* About this exercise
Your answer should be the lines below from the one with "bole_ram #(.Width(VB), .Depth(bole_pkg::Capacity))" to the one with "tgt_d = '0;", both included, given again exactly and with nothing added.

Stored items
### config.mk
export PLATFORM = sky130hd
export DESIGN_NAME = bounded_ordered_list_engine
export DESIGN_NICKNAME = d
export VERILOG_FILES = /design/src/hdl/bole_pkg.sv /design/src/hdl/bole_ram.sv /design/src/hdl/bole_front.sv /design/src/hdl/bole_back.sv /design/src/hdl/bounded_ordered_list_engine.sv
export SDC_FILE = /design/constraint.sdc
export NUM_CORES = 2
export LEC_CHECK = 0
export ABC_AREA = 1
export ABC_CLOCK_PERIOD_IN_PS = 6770
export BUFFER_PORTS_ARGS = -buffer_cell sky130_fd_sc_hd__buf_2
export CAP_MARGIN = 25
export CORE_MARGIN = 10
export CORE_UTILIZATION = 57
export DETAILED_ROUTE_END_ITERATION = 12
export PLACE_DENSITY = 0.8
export SLEW_MARGIN = 15
export SYNTH_ARGS = -nofsm -noshare
export SYNTH_HDL_FRONTEND = slang
export SYNTH_SLANG_ARGS = --single-unit
export TNS_END_PERCENT = 5
### constraint.sdc
create_clock -name clk_i -period 6.77 [get_ports clk_i]
set_input_delay 1.354 -clock clk_i [delete_from_list [all_inputs] [get_ports clk_i]]
set_output_delay 1.354 -clock clk_i [all_outputs]
set_load 0.05 [all_outputs]
### src/hdl/bole_pkg.sv
// ---------------------------------------------------------------------------
// bole_pkg: shared types and constants of the ordered list engine
// Holds capacity, widths, command and status codes and the queued command.
// ---------------------------------------------------------------------------
package bole_pkg;

  localparam int unsigned Capacity  = 64;
  localparam int unsigned ValueBits = 32;
  localparam int unsigned IdxW      = $clog2(Capacity);
  localparam int unsigned CntW      = $clog2(Capacity + 1);

  typedef enum logic [3:0] {
    MODE_INS_HEAD  = 4'd0,
    MODE_INS_TAIL  = 4'd1,
    MODE_INS_AT    = 4'd2,
    MODE_DEL_HEAD  = 4'd3,
    MODE_DEL_FIRST = 4'd4,
    MODE_DEL_LAST  = 4'd5,
    MODE_DEL_AT    = 4'd6,
    MODE_SEARCH    = 4'd7,
    MODE_GET_AT    = 4'd8
  } mode_e;

  typedef enum logic [2:0] {
    ST_OK       = 3'd0,
    ST_EMPTY    = 3'd1,
    ST_RANGE    = 3'd2,
    ST_NOTFOUND = 3'd3,
    ST_FULL     = 3'd4
  } status_e;

  typedef struct packed {
    logic [3:0]           mode;
    logic [6:0]           position;
    logic [ValueBits-1:0] value;
  } cmd_t;

  typedef enum logic [2:0] {
    BS_IDLE,
    BS_SCAN,
    BS_SHIFT,
    BS_WRITE,
    BS_READ,
    BS_DONE
  } back_state_e;

  // Cut a 32-bit field to the stored width, sign extended.
  function automatic logic [ValueBits-1:0] norm_value(input logic [31:0] raw);
    logic [63:0] ext;
    ext = {{32{raw[31]}}, raw};
    return ext[ValueBits-1:0];
  endfunction

endpackage

### src/hdl/bole_ram.sv
// ---------------------------------------------------------------------------
// bole_ram: generic single-port RAM
// One write or one read per cycle, registered read data.
// ---------------------------------------------------------------------------
module bole_ram #(
  parameter int unsigned Width = 32,
  parameter int unsigned Depth = 64
) (
  input  logic                     clk_i,
  input  logic                     we_i,
  input  logic [$clog2(Depth)-1:0] addr_i,
  input  logic [Width-1:0]         wdata_i,
  output logic [Width-1:0]         rdata_o
);
  logic [Width-1:0] mem_q [Depth];

  always_ff @(posedge clk_i) begin
    if (we_i) begin
      mem_q[addr_i] <= wdata_i;
    end
    rdata_o <= mem_q[addr_i];
  end
endmodule

### src/hdl/bole_front.sv
// ---------------------------------------------------------------------------
// bole_front: command intake
// Normalizes and queues commands in a two-entry FIFO for the back end.
// ---------------------------------------------------------------------------
module bole_front (
  input  logic                clk_i,
  input  logic                rst_ni,
  input  logic                in_valid_i,
  output logic                in_ready_o,
  input  logic [3:0]          mode_i,
  input  logic [6:0]          position_i,
  input  logic signed [31:0]  item_value_i,
  output logic                cmd_valid_o,
  input  logic                cmd_ready_i,
  output bole_pkg::cmd_t      cmd_o
);
  bole_pkg::cmd_t fifo_q [2];
  logic           wr_ptr_q, rd_ptr_q;
  logic [1:0]     fill_q;
  logic           push, pop;

  assign in_ready_o  = (fill_q != 2'd2);
  assign cmd_valid_o = (fill_q != 2'd0);
  assign cmd_o       = fifo_q[rd_ptr_q];
  assign push        = in_valid_i && in_ready_o;
  assign pop         = cmd_valid_o && cmd_ready_i;

  always_ff @(posedge clk_i) begin
    if (push) begin
      fifo_q[wr_ptr_q] <= '{mode: mode_i, position: position_i,
                            value: bole_pkg::norm_value(item_value_i)};
    end
  end

  always_ff @(posedge clk_i or negedge rst_ni) begin
    if (!rst_ni) begin
      wr_ptr_q <= 1'b0;
      rd_ptr_q <= 1'b0;
      fill_q   <= 2'd0;
    end else begin
      if (push) wr_ptr_q <= ~wr_ptr_q;
      if (pop)  rd_ptr_q <= ~rd_ptr_q;
      fill_q <= fill_q + {1'b0, push} - {1'b0, pop};
    end
  end
endmodule

### src/hdl/bole_back.sv
// ---------------------------------------------------------------------------
// bole_back: list executor
// Walks the entry RAM to scan one word per cycle, to shift by reading then writing each word, and to write and read.
// ---------------------------------------------------------------------------
module bole_back (
  input  logic                clk_i,
  input  logic                rst_ni,
  input  logic                cmd_valid_i,
  output logic                cmd_ready_o,
  input  bole_pkg::cmd_t      cmd_i,
  output logic                out_valid_o,
  input  logic                out_ready_i,
  output logic [2:0]          status_o,
  output logic [5:0]          found_index_o,
  output logic signed [31:0]  read_value_o,
  output logic [6:0]          entry_count_o
);
  localparam int unsigned IdxW = bole_pkg::IdxW;
  localparam int unsigned CntW = bole_pkg::CntW;
  localparam int unsigned VB   = bole_pkg::ValueBits;

  bole_pkg::back_state_e state_q, state_d;
  bole_pkg::cmd_t        cmd_q;
  logic [CntW-1:0]       count_q, count_d;
  logic [CntW-1:0]       ptr_q, ptr_d;     // scan or shift pointer
  logic [CntW-1:0]       tgt_q, tgt_d;     // target index
  logic                  hit_q, hit_d;
  logic                  rd_pend_q, rd_pend_d;
  logic                  ins_q, ins_d;     // shift direction: insert
  logic [2:0]            st_q, st_d;
  logic [5:0]            fidx_q, fidx_d;
  logic [VB-1:0]         rval_q, rval_d;
  logic                  out_v_q, out_v_d;

  logic                  we;
  logic [IdxW-1:0]       addr;
  logic [VB-1:0]         wdata, rdata;
  logic [CntW-1:0]       rd_addr_q, rd_addr_d;

  bole_ram #(.Width(VB), .Depth(bole_pkg::Capacity)) u_ram (
    .clk_i   (clk_i),
    .we_i    (we),
    .addr_i  (addr),
    .wdata_i (wdata),
    .rdata_o (rdata)
  );

  assign cmd_ready_o   = (state_q == bole_pkg::BS_IDLE) && !out_v_q;
  assign out_valid_o   = out_v_q;
  assign status_o      = st_q;
  assign found_index_o = fidx_q;
  assign read_value_o  = 32'(signed'(rval_q));
  assign entry_count_o = 7'(count_q);

  // Next-state and datapath control.
  always_comb begin
    logic [CntW-1:0] pos;
    logic            match;
    state_d   = state_q;
    count_d   = count_q;
    ptr_d     = ptr_q;
    tgt_d     = tgt_q;
    hit_d     = hit_q;
    rd_pend_d = 1'b0;
    ins_d     = ins_q;
    st_d      = st_q;
    fidx_d    = fidx_q;
    rval_d    = rval_q;
    out_v_d   = out_v_q && !out_ready_i;
    rd_addr_d = rd_addr_q;
    we        = 1'b0;
    addr      = rd_addr_q[IdxW-1:0];
    wdata     = cmd_q.value;
    pos       = (CntW > 7) ? CntW'(cmd_i.position) : cmd_i.position[CntW-1:0];
    match     = (rdata == cmd_q.value);
    unique case (state_q)
      bole_pkg::BS_IDLE: begin
        if (cmd_valid_i && cmd_ready_o) begin
          st_d   = bole_pkg::ST_OK;
          fidx_d = '0;
          rval_d = '0;
          hit_d  = 1'b0;
          ptr_d  = '0;
          state_d = bole_pkg::BS_DONE;
          unique case (cmd_i.mode) inside
            bole_pkg::MODE_INS_HEAD, bole_pkg::MODE_INS_TAIL,
            bole_pkg::MODE_INS_AT: begin
              if (cmd_i.mode == bole_pkg::MODE_INS_AT &&
                  7'(cmd_i.position) > 7'(count_q))
                st_d = bole_pkg::ST_RANGE;
              else if (count_q >= CntW'(bole_pkg::Capacity))
                st_d = bole_pkg::ST_FULL;
              else begin
                tgt_d = (cmd_i.mode == bole_pkg::MODE_INS_HEAD) ? '0 :
                        (cmd_i.mode == bole_pkg::MODE_INS_TAIL) ? count_q : pos;
                ptr_d = count_q;
                ins_d = 1'b1;
                state_d = bole_pkg::BS_SHIFT;
              end
            end
            bole_pkg::MODE_DEL_HEAD: begin
              if (count_q == '0) st_d = bole_pkg::ST_EMPTY;
              else begin
                tgt_d = '0; ptr_d = '0; ins_d = 1'b0;
                state_d = bole_pkg::BS_SHIFT;
              end
            end
            bole_pkg::MODE_DEL_FIRST, bole_pkg::MODE_DEL_LAST,
            bole_pkg::MODE_SEARCH: begin
              if (count_q == '0)
                st_d = (cmd_i.mode == bole_pkg::MODE_SEARCH) ?
                       bole_pkg::ST_NOTFOUND : bole_pkg::ST_EMPTY;
              else begin
                // Issue the read of entry zero now.
                addr      = '0;
                rd_addr_d = '0;
                rd_pend_d = 1'b1;
                state_d = bole_pkg::BS_SCAN;
              end
            end
            bole_pkg::MODE_DEL_AT: begin
              if (7'(cmd_i.position) >= 7'(count_q)) st_d = bole_pkg::ST_RANGE;
              else begin
                tgt_d = pos; ptr_d = pos; ins_d = 1'b0;
                state_d = bole_pkg::BS_SHIFT;
              end
            end
            bole_pkg::MODE_GET_AT: begin
              if (count_q == '0) st_d = bole_pkg::ST_EMPTY;
              else if (7'(cmd_i.position) >= 7'(count_q)) st_d = bole_pkg::ST_RANGE;
              else begin
                rd_addr_d = pos;
                state_d = bole_pkg::BS_READ;
              end
            end
            default: ;
          endcase
        end
      end
      bole_pkg::BS_READ: begin
        // RAM read issued from rd_addr_q this cycle, data next cycle.
        if (rd_pend_q) begin
          rval_d  = rdata;
          state_d = bole_pkg::BS_DONE;
        end else begin
          rd_pend_d = 1'b1;
        end
      end
      bole_pkg::BS_SCAN: begin
        // rdata holds entry ptr_q; the next address is issued here if the scan goes on.
        if (rd_pend_q) begin
          if (match) begin
            hit_d = 1'b1;
            tgt_d = ptr_q;
          end
          if ((match && cmd_q.mode != bole_pkg::MODE_DEL_LAST) ||
              ptr_q + 1'b1 == count_q) begin
            if (!(match || hit_q)) st_d = bole_pkg::ST_NOTFOUND;
            if (cmd_q.mode == bole_pkg::MODE_SEARCH) begin
              if (match) fidx_d = 6'(ptr_q);
              state_d = bole_pkg::BS_DONE;
            end else if (match || hit_q) begin
              ptr_d = match ? ptr_q : tgt_q;
              ins_d = 1'b0;
              state_d = bole_pkg::BS_SHIFT;
            end else state_d = bole_pkg::BS_DONE;
          end else begin
            ptr_d     = ptr_q + 1'b1;
            rd_addr_d = rd_addr_q + 1'b1;
            addr      = rd_addr_d[IdxW-1:0];
            rd_pend_d = 1'b1;
          end
        end
      end
      bole_pkg::BS_SHIFT: begin
        // Alternate read (rd_pend=0) and write (rd_pend=1) of one word.
        if (ins_q) begin
          if (ptr_q == tgt_q) begin
            state_d = bole_pkg::BS_WRITE;
          end else if (!rd_pend_q) begin
            addr = IdxW'(ptr_q - 1'b1);
            rd_pend_d = 1'b1;
          end else begin
            we = 1'b1; addr = ptr_q[IdxW-1:0]; wdata = rdata;
            ptr_d = ptr_q - 1'b1;
          end
        end else begin
          if (ptr_q + 1'b1 >= count_q) begin
            count_d = count_q - 1'b1;
            state_d = bole_pkg::BS_DONE;
          end else if (!rd_pend_q) begin
            addr = IdxW'(ptr_q + 1'b1);
            rd_pend_d = 1'b1;
          end else begin
            we = 1'b1; addr = ptr_q[IdxW-1:0]; wdata = rdata;
            ptr_d = ptr_q + 1'b1;
          end
        end
      end
      bole_pkg::BS_WRITE: begin
        we = 1'b1; addr = tgt_q[IdxW-1:0]; wdata = cmd_q.value;
        count_d = count_q + 1'b1;
        state_d = bole_pkg::BS_DONE;
      end
      bole_pkg::BS_DONE: begin
        out_v_d = 1'b1;
        state_d = bole_pkg::BS_IDLE;
      end
      default: state_d = bole_pkg::BS_IDLE;
    endcase
  end

  always_ff @(posedge clk_i) begin
    if (cmd_valid_i && cmd_ready_o) cmd_q <= cmd_i;
    tgt_q     <= tgt_d;
    ptr_q     <= ptr_d;
    hit_q     <= hit_d;
    ins_q     <= ins_d;
    st_q      <= st_d;
    fidx_q    <= fidx_d;
    rval_q    <= rval_d;
    rd_addr_q <= rd_addr_d;
  end

  always_ff @(posedge clk_i or negedge rst_ni) begin
    if (!rst_ni) begin
      state_q   <= bole_pkg::BS_IDLE;
      count_q   <= '0;
      out_v_q   <= 1'b0;
      rd_pend_q <= 1'b0;
    end else begin
      state_q   <= state_d;
      count_q   <= count_d;
      out_v_q   <= out_v_d;
      rd_pend_q <= rd_pend_d;
    end
  end
endmodule

### src/hdl/bounded_ordered_list_engine.sv
// ---------------------------------------------------------------------------
// bounded_ordered_list_engine: bounded ordered list of signed values
// Insert, delete, search and read by index over a 64-entry RAM.
// ---------------------------------------------------------------------------
// Each command transaction yields exactly one result transaction. A two-entry
// command queue accepts commands while the executor works. The executor owns
// one single-port RAM, so each step costs one RAM access. A search or match
// delete scans one entry per cycle, and a shifting insert or delete reads and
// then writes each entry moved. The worst case is a last-match delete that
// scans the whole list and then shifts all of it. Results are held in an
// output register until taken, and the executor takes no new command while a
// result waits.
module bounded_ordered_list_engine (
  input  logic               clk_i,
  input  logic               rst_ni,
  input  logic               in_valid_i,
  output logic               in_ready_o,
  input  logic [3:0]         mode_i,
  input  logic [6:0]         position_i,
  input  logic signed [31:0] item_value_i,
  output logic               out_valid_o,
  input  logic               out_ready_i,
  output logic [2:0]         status_o,
  output logic [5:0]         found_index_o,
  output logic signed [31:0] read_value_o,
  output logic [6:0]         entry_count_o
);
  logic           cmd_valid, cmd_ready;
  bole_pkg::cmd_t cmd;

  // Accept and queue commands.
  bole_front u_front (
    .clk_i, .rst_ni, .in_valid_i, .in_ready_o, .mode_i, .position_i,
    .item_value_i, .cmd_valid_o(cmd_valid), .cmd_ready_i(cmd_ready), .cmd_o(cmd)
  );

  // Execute against the entry RAM.
  bole_back u_back (
    .clk_i, .rst_ni, .cmd_valid_i(cmd_valid), .cmd_ready_o(cmd_ready),
    .cmd_i(cmd), .out_valid_o, .out_ready_i, .status_o, .found_index_o,
    .read_value_o, .entry_count_o
  );
endmodule

==> results.md <==
* Run status: finished clean
* Nets at 8789
* R2r setup slk at 0.37 ns
* Portion of the post-synthesis area used by sequential elements at 0.724
* RSZ-0062 raised after global routing: no
* Reg-to-Reg End: u_back.u_ram.rdata_o[2]$_DFF_P_
* Count of hold-fix buffers inserted at cts at 0
* Transition at the pin with the smallest max-transition slack at 1.25 ns
* Fill cell count at between 10000 and 15000
* Clock tree skew after final layout at 0.0588 ns
* Reg2Reg Launch Point: u_back.ptr_q[0]$_DFFE_PP_
* Count of unresolved DRC violations after routing at 0
* Average wire per cell in the routed design at 24.7 um
* Final weighted congestion of routability-driven global placement at 0.915
* Dominant combinational cell family by area after synthesis: simple AND/OR/NAND/NOR gates
* Die area at 0.182 mm2
* Simple-gate area share of the yosys netlist at 0.215
* Most area-consuming cells after synthesis: sky130_fd_sc_hd__edfxtp_1 (71%), sky130_fd_sc_hd__nand2_1 (19%), sky130_fd_sc_hd__buf_2 (1.7%), sky130_fd_sc_hd__o21ai_1 (1.2%), sky130_fd_sc_hd__nor2_1 (1.0%)
* CP Capture Point: u_back.u_ram.rdata_o[2]$_DFF_P_
* TritonCTS clock tree: done
* Async S/R FF share, synth at 0.00701
* Die X-Extent at 426 um
* Setup bufs post-CTS at 0
* Post-synthesis adder-cell area fraction at 0.00341
* Number of warnings printed during yosys synthesis at 0
* Later-pin clock latency in the skew report at roughly 0.88 ns
* Placement Cell Area at 0.0984 mm2
* Share of post-route cells with drive strength above 1 at 0.0894
* Std-Cell Core Area at 0.163 mm2
* Crit-path slowest cell: sky130_fd_sc_hd__edfxtp_1
* XOR/XNOR Fraction of Synth Area at 0.00410
* Arrival time of data at the critical path endpoint at 7.09 ns
* Cell taking the most area after synthesis: sky130_fd_sc_hd__edfxtp_1
* Share of the synthesized area in compound gates (AO/OA/AOI/OAI) at 0.0221
* Maximum Capacitance Violations at 0
* Hold Slack at 0.429 ns
* CTS root buffer: sky130_fd_sc_hd__clkbuf_16
* Final number of max-transition violations at 0
* Flip-flop and latch count after synthesis at between 2000 and 2500
* Net count after synthesis at between 8000 and 9000
* Fraction of met1 tracks used by global routing at 0.373
* Avg Cell Area, Syn at 10.9 um2
* Count of final setup violators at 0
* Worst-path fanout max at 133
* Start-to-end type of the worst setup path: reg -> reg
* Number of flops mapped to enable cells by yosys at 2233
* Sink count of the clock tree at 2281
* Total Negative Setup Slacks at 0 ns
* Global Route met3 Usage at 0.0629
* Initial core utilization at 0.576
* Type of the tightest min-delay check: in -> async
* Aggregate global-route resource usage at 0.294
* Global-route wire length before repair at 397 mm
* PortBufs at 96
* Gate Count Post-Synth at 8593
* Via count of the first global-routing pass at 62400
* Critical Path Max Stage Delay at 0.51 ns
* Global routing's busiest layer: met2
* Via-to-Cell Ratio at 5.90
* Initial antenna violation count at 9
* R2R depth at 29
* Pin count of the biggest net entering global routing at roughly 210
* Worst setup path startpoint: u_back.ptr_q[0]$_DFFE_PP_
* CTS max path bufs at 3
* Cell mode on critical path: sky130_fd_sc_hd__nand2_1
* Clock transition at the registers of the reported paths at 0.07 ns
* Final HPWL from detailed placement at 162 mm
* Post-synth top flop: sky130_fd_sc_hd__edfxtp_1
* Mux cell area share after synthesis at 0.00383
* Critical Path Sink Type: flop
* Category of the worst setup path launch point: flop
* Design Area, Final at about 0.11 mm2
* Max-slew headroom at 0.164
* Iteration count of the initial detailed-routing pass at 7
* Vias after detailed routing at 65400
* Final wirelength at ~270 mm
* Max Freq at 156 MHz
* Remaining global-route overflow at 0
* Total CTS buffers at approximately 210
* Number of ports placed on the die boundary at 97
* Synth-to-Final Area Change at 12.4%
* Met2 usage in global routing at 0.455
* Number of library cell types mapped by synthesis at 57
* Number of hold violations in the final report at 0
* Post-synthesis instance area at 0.0940 mm2
* Height of the die at 426 um
* Post-route ant nets at 0
* Count of standard-cell rows at 148
* H-tree level count at 4
* Top cell type's share of synthesized area at 0.713
* Period utilisation layout at 0.945
* 1st-iter DRT viols at 10400
* Final min period at ~6.4 ns
* Data required, critical path at 7.46 ns
-- synth_stat cells (4+ instances only) --
| master | n |
|---|---|
| sky130_fd_sc_hd__nand2_1 | 4777 |
| sky130_fd_sc_hd__edfxtp_1 | 2233 |
| sky130_fd_sc_hd__buf_2 | 316 |
| sky130_fd_sc_hd__nor2_1 | 251 |
| sky130_fd_sc_hd__o21ai_1 | 223 |
| sky130_fd_sc_hd__nand3_1 | 156 |
| sky130_fd_sc_hd__inv_1 | 141 |
| sky130_fd_sc_hd__o21ai_0 | 95 |
| sky130_fd_sc_hd__clkbuf_1 | 61 |
| sky130_fd_sc_hd__nand4_1 | 36 |
| sky130_fd_sc_hd__dfxtp_1 | 32 |
| sky130_fd_sc_hd__mux2_2 | 32 |
| sky130_fd_sc_hd__xnor2_1 | 30 |
| sky130_fd_sc_hd__a21oi_1 | 25 |
| sky130_fd_sc_hd__ha_1 | 24 |
| sky130_fd_sc_hd__dfrtp_1 | 16 |
| sky130_fd_sc_hd__xor2_1 | 14 |
| sky130_fd_sc_hd__o22ai_1 | 13 |
| sky130_fd_sc_hd__buf_6 | 12 |
| sky130_fd_sc_hd__inv_2 | 12 |
| sky130_fd_sc_hd__nor3_1 | 11 |
| sky130_fd_sc_hd__nor2_2 | 9 |
| sky130_fd_sc_hd__o2111ai_1 | 6 |
| sky130_fd_sc_hd__a22oi_1 | 5 |
| sky130_fd_sc_hd__buf_4 | 4 |
| sky130_fd_sc_hd__nand2_2 | 4 |
| sky130_fd_sc_hd__nor3_2 | 4 |
-- critical path, delay by kind of cell (launching register included) --
kind	cells	cell delay [ns]
AND/OR/NAND/NOR	18	2.82
buffers and inverters	5	1.27
AO/OA/AOI/OAI	3	0.59
adder cells (fa/ha/maj)	2	0.57
flip-flops	1	0.51
XOR/XNOR	1	0.20
-- how the worst min path moves through the flow --
stage	endpoint	cells past startpoint	slack [ns]	start
2_1_floorplan	u_front.wr_ptr_q$_DFFE_PN0P_	2	0.49	u_front.wr_ptr_q$_DFFE_PN0P_
3_3_place_gp	u_back.cmd_q[9]$_DFFE_PP_	1	0.53	u_front.fifo_q[1][9]$_DFFE_PP_
3_5_place_dp	u_back.cmd_q[9]$_DFFE_PP_	1	0.53	u_front.fifo_q[0][9]$_DFFE_PP_
4_1_cts	u_front.fill_q[1]$_DFF_PN0_	1	0.40	rst_ni
5_1_grt	u_front.fill_q[1]$_DFF_PN0_	1	0.44	rst_ni
6_report	u_back.entry_count_o[1]$_DFFE_PN0P_	1	0.43	rst_ni
-- final cells by class --
cell class | instances | area [um2] | area share
Clock inverter | 128 | 1360 | 0.0128
Multi-Input combinational cell | 5760 | 24300 | 0.230
Sequential cell | 2281 | 68100 | 0.644
Timing Repair Buffer | 303 | 2960 | 0.0280
Inverter | 157 | 613 | 0.00580
Clock buffer | 275 | 5680 | 0.0537
Antenna cell | 1 | 2.50 | 0.0000237
Tap cell | 2175 | 2720 | 0.0257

* Answer section
  bole_ram #(.Width(VB), .Depth(bole_pkg::Capacity)) u_ram (
    .clk_i   (clk_i),
    .we_i    (we),
    .addr_i  (addr),
    .wdata_i (wdata),
    .rdata_o (rdata)
  );

  assign cmd_ready_o   = (state_q == bole_pkg::BS_IDLE) && !out_v_q;
  assign out_valid_o   = out_v_q;
  assign status_o      = st_q;
  assign found_index_o = fidx_q;
  assign read_value_o  = 32'(signed'(rval_q));
  assign entry_count_o = 7'(count_q);

  // Next-state and datapath control.
  always_comb begin
    logic [CntW-1:0] pos;
    logic            match;
    state_d   = state_q;
    count_d   = count_q;
    ptr_d     = ptr_q;
    tgt_d     = tgt_q;
    hit_d     = hit_q;
    rd_pend_d = 1'b0;
    ins_d     = ins_q;
    st_d      = st_q;
    fidx_d    = fidx_q;
    rval_d    = rval_q;
    out_v_d   = out_v_q && !out_ready_i;
    rd_addr_d = rd_addr_q;
    we        = 1'b0;
    addr      = rd_addr_q[IdxW-1:0];
    wdata     = cmd_q.value;
    pos       = (CntW > 7) ? CntW'(cmd_i.position) : cmd_i.position[CntW-1:0];
    match     = (rdata == cmd_q.value);
    unique case (state_q)
      bole_pkg::BS_IDLE: begin
        if (cmd_valid_i && cmd_ready_o) begin
          st_d   = bole_pkg::ST_OK;
          fidx_d = '0;
          rval_d = '0;
          hit_d  = 1'b0;
          ptr_d  = '0;
          state_d = bole_pkg::BS_DONE;
          unique case (cmd_i.mode) inside
            bole_pkg::MODE_INS_HEAD, bole_pkg::MODE_INS_TAIL,
            bole_pkg::MODE_INS_AT: begin
              if (cmd_i.mode == bole_pkg::MODE_INS_AT &&
                  7'(cmd_i.position) > 7'(count_q))
                st_d = bole_pkg::ST_RANGE;
              else if (count_q >= CntW'(bole_pkg::Capacity))
                st_d = bole_pkg::ST_FULL;
              else begin
                tgt_d = (cmd_i.mode == bole_pkg::MODE_INS_HEAD) ? '0 :
                        (cmd_i.mode == bole_pkg::MODE_INS_TAIL) ? count_q : pos;
                ptr_d = count_q;
                ins_d = 1'b1;
                state_d = bole_pkg::BS_SHIFT;
              end
            end
            bole_pkg::MODE_DEL_HEAD: begin
              if (count_q == '0) st_d = bole_pkg::ST_EMPTY;
              else begin
                tgt_d = '0; ptr_d = '0; ins_d = 1'b0;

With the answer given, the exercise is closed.